For each line in the material below that holds "congestion", copy that line.
+-------+
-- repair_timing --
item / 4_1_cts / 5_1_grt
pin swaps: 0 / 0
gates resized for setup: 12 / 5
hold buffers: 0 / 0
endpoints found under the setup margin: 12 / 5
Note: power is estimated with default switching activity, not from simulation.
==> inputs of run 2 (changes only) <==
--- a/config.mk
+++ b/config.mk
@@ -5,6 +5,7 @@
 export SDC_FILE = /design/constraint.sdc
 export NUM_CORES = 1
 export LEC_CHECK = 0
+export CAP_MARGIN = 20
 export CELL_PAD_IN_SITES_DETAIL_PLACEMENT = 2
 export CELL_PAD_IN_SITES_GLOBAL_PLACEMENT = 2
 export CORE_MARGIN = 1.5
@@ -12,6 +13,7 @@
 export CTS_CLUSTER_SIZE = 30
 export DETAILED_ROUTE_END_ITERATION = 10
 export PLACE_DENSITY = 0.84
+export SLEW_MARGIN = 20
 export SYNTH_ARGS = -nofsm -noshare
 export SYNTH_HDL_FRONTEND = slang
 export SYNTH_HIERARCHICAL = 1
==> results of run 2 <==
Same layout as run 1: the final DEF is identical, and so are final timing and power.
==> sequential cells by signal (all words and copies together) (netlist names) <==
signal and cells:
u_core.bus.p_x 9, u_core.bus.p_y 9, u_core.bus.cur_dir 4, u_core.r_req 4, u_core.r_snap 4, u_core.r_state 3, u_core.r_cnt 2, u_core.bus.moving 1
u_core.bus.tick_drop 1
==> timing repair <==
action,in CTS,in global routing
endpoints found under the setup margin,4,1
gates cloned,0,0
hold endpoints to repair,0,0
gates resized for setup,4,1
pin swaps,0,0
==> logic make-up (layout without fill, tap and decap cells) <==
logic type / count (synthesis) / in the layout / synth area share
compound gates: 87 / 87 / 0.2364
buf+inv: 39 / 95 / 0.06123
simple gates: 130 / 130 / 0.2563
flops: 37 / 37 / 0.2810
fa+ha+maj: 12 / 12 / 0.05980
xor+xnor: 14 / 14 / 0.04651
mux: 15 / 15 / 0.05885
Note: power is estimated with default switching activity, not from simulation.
### src/flat_wrapper.sv
// flat-port wrapper written by rule: the top's interface ports become plain ports
module demux1in5_flat import mux5_pkg::*;
#(
    parameter int DW = 8
)
  (i_clk, i_reset, bus_i_valid, bus_i_cntr, bus_i_data, bus_i_ready, bus_i_err_clr, bus_o_ready, bus_o_data, bus_o_valid, bus_o_err, bus_o_cnt);
  demux1in5_if #(.DW(DW)) bus_i ();
  input  logic i_clk;
  input  logic i_reset;
  input wire logic [$bits(bus_i.i_valid)-1:0] bus_i_valid;
  input wire logic [$bits(bus_i.i_cntr)-1:0] bus_i_cntr;
  input wire logic [$bits(bus_i.i_data)-1:0] bus_i_data;
  input wire logic [$bits(bus_i.i_ready)-1:0] bus_i_ready;
  input wire logic [$bits(bus_i.i_err_clr)-1:0] bus_i_err_clr;
  output wire logic [$bits(bus_i.o_ready)-1:0] bus_o_ready;
  output wire logic [$bits(bus_i.o_data)-1:0] bus_o_data;
  output wire logic [$bits(bus_i.o_valid)-1:0] bus_o_valid;
  output wire logic [$bits(bus_i.o_err)-1:0] bus_o_err;
  output wire logic [$bits(bus_i.o_cnt)-1:0] bus_o_cnt;
  assign bus_i.i_valid = bus_i_valid;
  assign bus_i.i_cntr = bus_i_cntr;
  assign bus_i.i_data = bus_i_data;
  assign bus_i.i_ready = bus_i_ready;
  assign bus_i.i_err_clr = bus_i_err_clr;
  assign bus_o_ready = bus_i.o_ready;
  assign bus_o_data = bus_i.o_data;
  assign bus_o_valid = bus_i.o_valid;
  assign bus_o_err = bus_i.o_err;
  assign bus_o_cnt = bus_i.o_cnt;
  demux1in5 #(.DW(DW)) u_core (.i_clk(i_clk), .i_reset(i_reset), .bus(bus_i));
endmodule
### config.mk
export PLATFORM = sky130hd
export DESIGN_NAME = demux1in5_flat
export DESIGN_NICKNAME = d
export VERILOG_FILES = /design/src/rtl/mux5_pkg.sv /design/src/rtl/demux1in5_if.sv /design/src/rtl/demux_slot.sv /design/src/rtl/demux1in5.sv /design/src/flat_wrapper.sv
export SDC_FILE = /design/constraint.sdc
export NUM_CORES = 1
export LEC_CHECK = 0
export CAP_MARGIN = 20
export CORE_MARGIN = 2
export CORE_UTILIZATION = 40
export CTS_CLUSTER_SIZE = 8
export DETAILED_ROUTE_END_ITERATION = 7
export PLACE_DENSITY = 0.83
export SYNTH_ARGS = -nofsm -noshare
export SYNTH_HDL_FRONTEND = slang
export SYNTH_SLANG_ARGS = --single-unit
### constraint.sdc
create_clock -name i_clk -period 2.6 [get_ports i_clk]
set_clock_uncertainty 0.2 [all_clocks]
set_input_delay 0.26 -clock i_clk [delete_from_list [all_inputs] [get_ports i_clk]]
set_output_delay 0.26 -clock i_clk [all_outputs]
set_load 0.1 [all_outputs]
<file path="config.mk">
export PLATFORM = sky130hd
export DESIGN_NAME = scan_mux_display
export DESIGN_NICKNAME = d
export VERILOG_FILES = /design/src/rtl/scan_pkg.sv /design/src/rtl/hex7seg_dec.sv /design/src/rtl/scan_mux_display.sv
export SDC_FILE = /design/constraint.sdc
export NUM_CORES = 1
export LEC_CHECK = 0
export BUFFER_PORTS_ARGS = -buffer_cell sky130_fd_sc_hd__buf_4
export CAP_MARGIN = 20
export CORE_MARGIN = 8
export CORE_UTILIZATION = 46
export CTS_CLUSTER_DIAMETER = 40
export DETAILED_ROUTE_END_ITERATION = 12
export GPL_TIMING_DRIVEN = 0
export PLACE_DENSITY = 0.84
export SKIP_LAST_GASP = 1
export SYNTH_ARGS = -nofsm -noshare
export SYNTH_HDL_FRONTEND = slang
export SYNTH_SLANG_ARGS = --single-unit
</file>
<file path="constraint.sdc">
create_clock -name clks -period 1.9 [get_ports clks]
set_input_delay 0.19 -clock clks [delete_from_list [all_inputs] [get_ports clks]]
set_output_delay 0.19 -clock clks [all_outputs]
set_load 0.02 [all_outputs]
</file>
<file path="src/rtl/scan_pkg.sv">
// Shared definitions for the scanned 7-segment display blocks: scan phase
// encoding, the all-segments-off code and the active-low hex glyph table.
package scan_pkg;

  typedef enum logic {
    BLANK = 1'b0,
    DRIVE = 1'b1
  } scan_state_t;

  localparam logic [7:0] SEG_OFF = 8'hFF;

  // Active-low {dp,g,f,e,d,c,b,a}; dp is off in every entry.
  localparam logic [7:0] SEG_HEX [16] = '{
    8'hC0, 8'hF9, 8'hA4, 8'hB0, 8'h99, 8'h92, 8'h82, 8'hF8,
    8'h80, 8'h90, 8'h88, 8'h83, 8'hC6, 8'hA1, 8'h86, 8'h8E
  };

endpackage

</file>
<file path="src/rtl/hex7seg_dec.sv">
// Combinational hex nibble + decimal point to active-low segment decoder.
module hex7seg_dec
  import scan_pkg::*;
(
  input  logic [3:0] nib,
  input  logic       dp,
  output logic [7:0] seg_n
);

  always_comb begin
    seg_n    = SEG_HEX[nib];
    seg_n[7] = ~dp;
  end

endmodule

</file>
<file path="src/rtl/scan_mux_display.sv">
// Time-multiplexed N-digit 7-segment scanner with per-slot dead time,
// blanking and frame strobe. Define SCAN_BLINK_EN to add blink_mask support.
module scan_mux_display
  import scan_pkg::*;
#(
  parameter int N_DIG    = 8,
  parameter int DIV      = 1000,
  parameter int DEAD_CYC = 2
`ifdef SCAN_BLINK_EN
  ,
  parameter int BLINK_FRAMES = 64
`endif
) (
  input  logic               clks,
  input  logic               rst_n,
  input  logic               en,
  input  logic [4*N_DIG-1:0] digits_in,
  input  logic [N_DIG-1:0]   dp_in,
  input  logic [N_DIG-1:0]   blank_mask,
`ifdef SCAN_BLINK_EN
  input  logic [N_DIG-1:0]   blink_mask,
`endif
  output logic [N_DIG-1:0]   sel_n,
  output logic [7:0]         seg_n,
  output logic               frame_done
);

  localparam int CW = (DIV > 1) ? $clog2(DIV) : 1;
  localparam int IW = (N_DIG > 1) ? $clog2(N_DIG) : 1;
  localparam logic [CW-1:0] CNT_LAST = CW'(DIV - 1);
  localparam logic [CW-1:0] CNT_DEAD = CW'(DEAD_CYC);
  localparam logic [IW-1:0] IDX_LAST = IW'(N_DIG - 1);

  logic [CW-1:0] cnt;
  logic [IW-1:0] idx;
  scan_state_t   state, state_nxt;
  logic          capture;
  logic          blank_eff;

  logic [3:0]    lat_nib;
  logic          lat_dp;
  logic          lat_blank;
  logic [IW-1:0] lat_idx;
  logic [7:0]    dec_seg;

  assign frame_done = (cnt == CNT_LAST) && (idx == IDX_LAST);

  // NOTE: sequential state uses non-blocking assignments so every register
  // samples pre-edge values regardless of statement order.
  always_ff @(posedge clks or negedge rst_n) begin
    if (!rst_n) begin
      cnt <= '0;
      idx <= '0;
    end else if (!en) begin
      cnt <= '0;
      idx <= '0;
    end else if (cnt == CNT_LAST) begin
      cnt <= '0;
      idx <= (idx == IDX_LAST) ? '0 : idx + 1'b1;
    end else begin
      cnt <= cnt + 1'b1;
    end
  end

  always_ff @(posedge clks or negedge rst_n) begin
    if (!rst_n) state <= BLANK;
    else        state <= state_nxt;
  end

  // NOTE: defaults first so no path through this block infers a latch.
  always_comb begin
    state_nxt = state;
    capture   = 1'b0;
    if (!en) begin
      state_nxt = BLANK;
    end else if (cnt == CNT_DEAD) begin
      state_nxt = DRIVE;
      capture   = 1'b1;
    end else if (cnt == '0) begin
      state_nxt = BLANK;
    end
  end

`ifdef SCAN_BLINK_EN
  localparam int FW = (BLINK_FRAMES > 1) ? $clog2(BLINK_FRAMES) : 1;
  localparam logic [FW-1:0] FRM_LAST = FW'(BLINK_FRAMES - 1);

  logic [FW-1:0] frame_cnt;
  logic          blink_phase;

  always_ff @(posedge clks or negedge rst_n) begin
    if (!rst_n) begin
      frame_cnt   <= '0;
      blink_phase <= 1'b0;
    end else if (!en) begin
      frame_cnt   <= '0;
      blink_phase <= 1'b0;
    end else if (frame_done) begin
      if (frame_cnt == FRM_LAST) begin
        frame_cnt   <= '0;
        blink_phase <= ~blink_phase;
      end else begin
        frame_cnt <= frame_cnt + 1'b1;
      end
    end
  end

  assign blank_eff = blank_mask[idx] | (blink_phase & blink_mask[idx]);
`else
  assign blank_eff = blank_mask[idx];
`endif

  // Slot latch: frozen for the whole slot so mid-slot input changes cannot tear.
  always_ff @(posedge clks or negedge rst_n) begin
    if (!rst_n) begin
      lat_nib   <= '0;
      lat_dp    <= 1'b0;
      lat_blank <= 1'b1;
      lat_idx   <= '0;
    end else if (capture) begin
      lat_nib   <= digits_in[{idx, 2'b00} +: 4];
      lat_dp    <= dp_in[idx];
      lat_blank <= blank_eff;
      lat_idx   <= idx;
    end
  end

  hex7seg_dec u_dec (
    .nib   (lat_nib),
    .dp    (lat_dp),
    .seg_n (dec_seg)
  );

  // Blanked digits keep their select asserted so every digit gets equal duty.
  always_ff @(posedge clks or negedge rst_n) begin
    if (!rst_n) begin
      sel_n <= '1;
      seg_n <= SEG_OFF;
    end else if (!en || state == BLANK) begin
      sel_n <= '1;
      seg_n <= SEG_OFF;
    end else begin
      sel_n <= ~(N_DIG'(1) << lat_idx);
      seg_n <= lat_blank ? SEG_OFF : dec_seg;
    end
  end

endmodule

</file>
==> results.py, run 1 <==
metrics = {
    "status": {
        "status": "finished, final reports clean",
    },
    "grt": {
        "grt_pass1_wl_um": 8990,
        "grt_overflow": 0,
        "grt_max_degree": 40,
        "antenna_found_initial": 0,
        "grt_use_total": 0.155,
        "first_global_vias": 1858,
    },
    "routing": {
        "drc": 0,
        "drtAntennaViolNets": 0,
        "routed_wl_um": 5600,
        "dr.first_iter.drc_count": 72,
        "first_pass_iters": 4,
        "wl_per_cell_um": 16.9,
        "viasPerCell": 5.60,
        "vias": 1853,
    },
    "logic_synthesis": {
        "yosys_warnings": 0,
        "yosysSeqAreaShare": 0.448,
        "syn_nets": 249,
        "synthCells": 186,
        "yosys.area.top_type": "dfrtp_1",
        "synth.area.top_cells": "dfrtp_1 (25%), dfstp_2 (20%), mux4_2 (13%)",
        "syn_area_mm2": 0.00223,
        "yosys.area.top_type_share": 0.247,
        "synth.distinct_cells": 32,
        "syn_area_per_cell_um2": 12.0,
        "synth_seq_cells": 39,
    },
    "sta": {
        "fmax_ghz": 0.539,
        "fin_ws_ps": 46.0,
        "finalCritPeriodShare": 0.976,
        "final.min_clock_period_ps": 1850,
        "timing.slew.headroom": 0.633,
        "slew_violations": 0,
        "setup_viol": 0,
        "finClkSkew_ps": 5.44,
        "tightest_slew_ps": 550,
        "hold_viol_final": 0,
        "rsz0062_at_grt": "yes",
    },
    "floorplanning": {
        "die_h_um": 85.6,
        "fp.dieArea_mm2": 0.00732,
        "fp.dieW_um": 85.6,
        "rows": 25,
        "initial_core_util": 0.474,
        "core_mm2": 0.00469,
        "num_io_pins": 68,
    },
    "final_layout": {
        "antenna_cells": 0,
        "final_common_cell": "buf_4",
        "stdcell_count": 331,
        "final_cell_mix": "buf_4 (80), dfstp_2 (17), dfrtp_1 (16), inv_1 (13), mux4_2 (13)",
        "post-route-util": 0.659,
        "drive_above_1_share": 0.531,
        "nets": 339,
        "syn_to_final_growth_pct": 39.0,
    },
    "power_and_ir_drop": {
        "intPower_uw": 1430,
        "p_total_uw": 2050,
        "power_frac_clock": 0.276,
        "power_switching_uw": 622,
        "power.density_mw_per_mm2": 664,
        "p_sw_frac": 0.303,
        "peakVddDrop_mv": 0.340,
        "p_leak_uw": 0.00132,
        "pwr-share-comb": 0.254,
        "pwr-share-seq": 0.469,
    },
    "critical_path": {
        "crit_path_max_incr_delay_ps": 400,
        "cp_slowest_cell": "dfrtp_1",
        "endpoint_kind": "output port",
        "crit_chain": "ha_2 > nor4bb_4 > and4_1 > buf_4",
        "critPathTopFamily": "simple AND/OR/NAND/NOR gates",
        "start_kind": "register",
        "path_buf_inv": 1,
        "path_class": "register to output port",
        "crit_arrival_ps": 1660,
        "path_max_fanout": 5,
        "crit_required_ps": 1710,
    },
    "placement": {
        "globalplace.congestion": 0.902,
        "dp_slack_ps": -268,
        "port_buffers": 67,
        "hpwl_um": 4190,
        "dp_cells": 307,
    },
    "cts": {
        "cts_made_buffers": 5,
        "tritoncts": "done",
        "clkLatencyLatePin_ps": 300,
        "htree_levels": 2,
        "cts-root-buf": "clkbuf_8",
        "clock_sinks": 39,
        "clk_pin_slew_ps": 80,
        "clock_path_buffers": 2,
    },
    "worst_hold_path": {
        "min_path_type": "input pin to register",
    },
    "flow_run": {
        "cap_violations": 0,
    },
}
## flip-flops by register name, indices dropped and copies added (netlist names)
name       flops
lat_idx        3
cnt           10
seg_n          8
sel_n          8
state          1
lat_blank      1
lat_dp         1
lat_nib        4
idx            3
## synthesized netlist by cell type, drive strengths merged
master / instances
dfrtp: 22
dfstp: 17
inv: 13
mux4: 13
ha: 12
a21oi: 10
nand2: 10
mux2: 9
nor2: 9
mux2i: 8
nand3: 7
o31ai: 7
o21ai: 6
or3: 6
nand4: 5
nor2b: 5
clkbuf: 4
or4: 4
o211ai: 3
o311ai: 3
and2: 2
and4: 2
buf: 2
xor2: 2
and3: 1
nor4: 1
nor4bb: 1
or4bb: 1
xnor2: 1
## cell type report
cell class	instances	area, um^2
Multi-Input combinational cell	128	1190
Sequential cell	39	1000
Clock inverter	3	20.0
Clock buffer	5	68.8
Timing Repair Buffer	83	642
Tap cell	54	67.6
Inverter	13	48.8
Buffer	6	47.5
Fill cell	351	1600
## worst paths after layout
check | startpoint | to | slack (ps) | cells after the start
worst min register to register | lat_dp | seg_n[7] | 420 | 1
max in group asynchronous | rst_n | cnt[2] | 1150 | 2
worst max register to register | cnt[7] | lat_idx[2] | 60 | 4
worst max-delay path | cnt[0] | frame_done | 50 | 4
min in group asynchronous | rst_n | lat_nib[2] | 390 | 2
worst min-delay path | en | cnt[6] | 270 | 4
## power by group through the flow
stage	clock network [uW]	registers [uW]	logic, uW
finish	568	963	523
global route	615	970	591
CTS	568	960	522
detailed placement	0	974	508
global placement	0	970	494
floorplan	0	970	325
## kinds of logic (layout without fill, tap and decap cells)
family,count (synthesis),count (layout),synth area share
buffers and inverters,19,110,0.0332
and+or+nand+nor,54,54,0.145
xor gates and xnor gates,3,3,0.0118
DFF,39,39,0.448
adders and majority gates,12,12,0.0675
AOI/OAI and AO/OA,29,29,0.0815
muxes,30,30,0.213
## worst reg2reg max path, delay by kind of cell, from the launching register on
kind          cells  cell delay (ps)
flops             1              430
mux               1              330
simple gates      2              790
buf+inv           1              170
## routing by layer
| metal | share of wire | global-route usage |
|---|---|---|
| met5 | 0 | 0 |
| met1 | 0.40 | 0.169 |
| met2 | 0.50 | 0.270 |
| met4 | 0.0079 | 0.0430 |
| met3 | 0.089 | 0.0630 |
## what timing repair did
item / 4_1_cts / 5_1_grt
endpoints found under the setup margin: 18 / 20
hold buffers: 1 / 0
gates resized for setup: 9 / 10
endpoints found under the hold margin: 22 / 0
setup buffers: 3 / 12
pin swaps: 2 / 2
## metrics by stage
stage	area, um^2	setup TNS (ps)	hold slack, ps
2_1_floorplan	2230	-263	-106
3_3_place_gp	2810	-2110	178
3_5_place_dp	2810	-3030	183
4_1_cts	2980	0	269
5_1_grt	3090	-97.3	274
6_report	3090	0	270
(Power assumes the default switching activity.)
==> run 2, diff against run 1 <==
- CORE_MARGIN: 8 -> 2
==> run 2 against run 1 <==
Clock-buffer cell count increased by 2. Non-clock buffer count decreased by 4. Combinational power increased by 1%. Clock skew increased by 0.76 ps. Hold slack improved by 9.2 ps. Sequential share of layout area increased by 0.30 points. Die area decreased by 26%. Core utilization decreased by 0.77 points. Sequential power about the same. Setup slack improved by 17 ps. Total power about the same. Final area decreased by 1.2%.
==> results.py, run 2 (synthesis gave the netlist of run 1 again) <==
metrics = {
    "status": {
        "status": "finished, final reports clean",
    },
    "critical_path": {
        "r2r_start": "cnt[4]",
        "r2r-end": "lat_dp",
        "path_max_fanout": 7,
        "crit_chain": "or4_4 > nor4_4 > buf_6 > mux2_2",
        "critPathTopFamily": "simple AND/OR/NAND/NOR gates",
        "crit_arrival_ps": 2010,
        "start_kind": "register",
        "path_class": "register to register",
        "r2r_slack_ps": 60,
        "crit_path_max_incr_delay_ps": 570,
        "path_buf_inv": 1,
        "cp_slowest_cell": "or4_4",
        "r2r_cells": 4,
        "cp-startpoint": "cnt[4]",
        "endpoint_kind": "register",
        "crit_required_ps": 2070,
    },
    "cts": {
        "cts-root-buf": "clkbuf_8",
        "htree_levels": 2,
        "clk_pin_slew_ps": 70,
        "clock_sinks": 39,
        "clock_path_buffers": 2,
        "clkLatencyLatePin_ps": 290,
        "cts_made_buffers": 5,
        "tritoncts": "done",
    },
    "sta": {
        "tns_ps": 0,
        "timing.slew.headroom": 0.652,
        "holdWs_ps": 279,
        "fmax_ghz": 0.544,
        "finClkSkew_ps": 6.20,
        "setup_viol": 0,
        "finalCritPeriodShare": 0.967,
        "tightest_slew_ps": 521,
        "slew_violations": 0,
        "final.min_clock_period_ps": 1840,
        "hold_viol_final": 0,
    },
    "routing": {
        "wl_per_cell_um": 15.8,
        "viasPerCell": 5.56,
        "drtAntennaViolNets": 0,
        "drc": 0,
        "dr.first_iter.drc_count": 80,
        "vias": 1819,
        "first_pass_iters": 4,
        "routed_wl_um": 5180,
    },
    "flow_run": {
        "cap_violations": 0,
    },
    "grt": {
        "grt_overflow": 0,
        "grt_pass1_wl_um": 8340,
        "antenna_found_initial": 0,
        "first_global_vias": 1781,
        "grt_max_degree": 40,
        "busiest_layer": "met2",
        "grt_util_met2": 0.357,
        "met3_usage": 0.0576,
        "use_met1": 0.247,
        "grt_use_total": 0.207,
    },
    "floorplanning": {
        "die_h_um": 73.6,
        "initial_core_util": 0.474,
        "fp.dieW_um": 73.6,
        "rows": 25,
        "core_mm2": 0.00469,
        "num_io_pins": 68,
        "fp.dieArea_mm2": 0.00541,
    },
    "worst_hold_path": {
        "holdPathEnd": "cnt[1]",
        "min-delay-start": "en",
        "min_path_type": "input pin to register",
        "hold_path_depth": 4,
    },
    "final_layout": {
        "final_common_cell": "buf_4",
        "fill_cells": 352,
        "nets": 335,
        "reg_top3": "cnt x10, seg_n x8, sel_n x8",
        "regMostFlops": "cnt",
        "fin_area_mm2": 0.00306,
        "final_cell_mix": "buf_4 (78), dfrtp_1 (18), dfstp_2 (17), inv_1 (13), mux4_2 (13)",
        "syn_to_final_growth_pct": 37.3,
        "antenna_cells": 0,
        "post-route-util": 0.651,
        "drive_above_1_share": 0.516,
        "largest_reg_flops": 10,
    },
    "power_and_ir_drop": {
        "power.density_mw_per_mm2": 673,
        "p_total_uw": 2060,
        "intPower_uw": 1470,
        "power_switching_uw": 587,
        "pwr-share-comb": 0.258,
        "peakVddDrop_mv": 0.292,
        "p_leak_uw": 0.00130,
        "pwr-share-seq": 0.467,
        "power_frac_clock": 0.275,
        "p_sw_frac": 0.285,
    },
    "placement": {
        "placedInstanceArea_mm2": 0.00281,
        "globalplace.congestion": 0.881,
        "port_buffers": 67,
        "hpwl_um": 3860,
    },
}
-- run 2: cell types whose count changed in the layout (fill, tap and decap cells not counted), moves of 2 or more --
cell,before,now
buf_4,80,78
clkinvlp_4,2,0
dfrtp_1,16,18
dfrtp_2,6,4
-- run 2: final cells by class --
class	count	area, um^2	area share
plain buffers	6	43.8	0.0143
clock buffers	7	86.3	0.0282
clock inverters	1	5.00	0.00164
inverters	13	48.8	0.0160
multi-input cells	128	1200	0.394
flip-flops and latches	39	1000	0.328
well taps	54	67.6	0.0221
repair buffers	79	599	0.196
-- run 2: per-layer routing --
layer,vias up,part of all wire
li1,866,-
met1,892,0.39
met2,51,0.53
met3,10,0.056
met4,0,0.018
met5,-,0
-- run 2: how the worst max path moves through the flow --
stage	end	depth (start not counted)
finish	lat_dp	4
global route	lat_dp	4
CTS	lat_idx[1]	4
detailed placement	lat_idx[1]	3
global placement	lat_idx[1]	3
floorplan	lat_dp	3
-- run 2: per-stage QoR --
stage | std cells | setup WS (ps)
2_1_floorplan | 186 | -50.6
3_3_place_gp | 307 | -208
6_report | 327 | 63.3
3_5_place_dp | 307 | -269
4_1_cts | 319 | 14.9
5_1_grt | 327 | -4.65
-- run 2: worst register-to-register path: stages, from the launching register on --
cell and delay [ps]:
dfrtp_2 430, or4_4 570, nor4_4 230, buf_6 160
mux2_2 330
-- run 2: power by group through the flow --
| stage | logic (uW) | clock network, uW | registers (uW) |
|---|---|---|---|
| global route | 598 | 611 | 971 |
| detailed placement | 512 | 0 | 974 |
| floorplan | 325 | 0 | 970 |
| global placement | 494 | 0 | 970 |
| finish | 530 | 565 | 961 |
| CTS | 527 | 571 | 958 |
-- run 2: what timing repair did --
action,CTS,global route
pin swaps,1,4
cloned,0,0
hold buffers,1,0
setup buffers,3,8
gates resized for setup,8,9
endpoints found under the setup margin,18,18
endpoints found under the hold margin,22,0
==> run 3, diff against run 2 <==
--- a/config.mk
+++ b/config.mk
@@ -9,9 +9,9 @@
 export CAP_MARGIN = 20
 export CORE_MARGIN = 2
-export CORE_UTILIZATION = 46
+export CORE_UTILIZATION = 40
 export CTS_CLUSTER_DIAMETER = 40
 export DETAILED_ROUTE_END_ITERATION = 12
 export GPL_TIMING_DRIVEN = 0
-export PLACE_DENSITY = 0.84
+export PLACE_DENSITY = 0.75
 export SKIP_LAST_GASP = 1
 export SYNTH_ARGS = -nofsm -noshare
==> constraint.sdc (replaced) <==
create_clock -name clks -period 1.9 [get_ports clks]
set_input_delay 0.19 -clock clks [delete_from_list [all_inputs] [get_ports clks]]
set_output_delay 0.19 -clock clks [all_outputs]
set_load 0.005 [all_outputs]
==> run 3 against run 2 <==
Clock skew grew 7.4 ps. Sequential power grew 0.6%. Combinational power shrank 0.9%. Fmax shrank 1.8%. Critical path type unchanged. Sequential share of layout area shrank 0.17 points. Wire length shrank 1.5%. Total power grew 6.4%. Clock-buffer cell count shrank 2. Final area grew 0.78%. Global-route usage shrank 2.8 points. Flip-flop and latch count is the same. Register-to-register slack lost 30 ps.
+-------+
• _Response area_:
        "globalplace.congestion": 0.902,
        "globalplace.congestion": 0.881,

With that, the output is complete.